What you should do:
Copy all of the material below, line for line.
=== Begin Enclosure ===
`config.mk`:
```
export PLATFORM = sky130hd
export DESIGN_NAME = arena_loader_flat
export DESIGN_NICKNAME = d
export VERILOG_FILES = /design/src/rtl/arena_pkg.sv /design/src/rtl/arena_loader_if.sv /design/src/rtl/arena_lfsr.sv /design/src/rtl/arena_loader.sv /design/src/flat_wrapper.sv
export SDC_FILE = /design/constraint.sdc
export NUM_CORES = 1
export LEC_CHECK = 0
export ABC_CLOCK_PERIOD_IN_PS = 5060
export BUFFER_PORTS_ARGS = -buffer_cell sky130_fd_sc_hd__buf_2
export CAP_MARGIN = 20
export CORE_UTILIZATION = 50
export DETAILED_ROUTE_END_ITERATION = 7
export PLACE_DENSITY_LB_ADDON = 0.12
export SKIP_CTS_REPAIR_TIMING = 1
export SYNTH_ARGS = -nofsm -noshare
export SYNTH_HDL_FRONTEND = slang
export SYNTH_SLANG_ARGS = --single-unit
```
`constraint.sdc`:
```
create_clock -name clk -period 5.06 [get_ports clk]
set_input_delay 0.759 -clock clk [delete_from_list [all_inputs] [get_ports clk]]
set_output_delay 0.759 -clock clk [all_outputs]
set_load 0.05 [all_outputs]
```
=== End Enclosure ===
Result of this task:
`config.mk`:
```
export PLATFORM = sky130hd
export DESIGN_NAME = arena_loader_flat
export DESIGN_NICKNAME = d
export VERILOG_FILES = /design/src/rtl/arena_pkg.sv /design/src/rtl/arena_loader_if.sv /design/src/rtl/arena_lfsr.sv /design/src/rtl/arena_loader.sv /design/src/flat_wrapper.sv
export SDC_FILE = /design/constraint.sdc
export NUM_CORES = 1
export LEC_CHECK = 0
export ABC_CLOCK_PERIOD_IN_PS = 5060
export BUFFER_PORTS_ARGS = -buffer_cell sky130_fd_sc_hd__buf_2
export CAP_MARGIN = 20
export CORE_UTILIZATION = 50
export DETAILED_ROUTE_END_ITERATION = 7
export PLACE_DENSITY_LB_ADDON = 0.12
export SKIP_CTS_REPAIR_TIMING = 1
export SYNTH_ARGS = -nofsm -noshare
export SYNTH_HDL_FRONTEND = slang
export SYNTH_SLANG_ARGS = --single-unit
```
`constraint.sdc`:
```
create_clock -name clk -period 5.06 [get_ports clk]
set_input_delay 0.759 -clock clk [delete_from_list [all_inputs] [get_ports clk]]
set_output_delay 0.759 -clock clk [all_outputs]
set_load 0.05 [all_outputs]
```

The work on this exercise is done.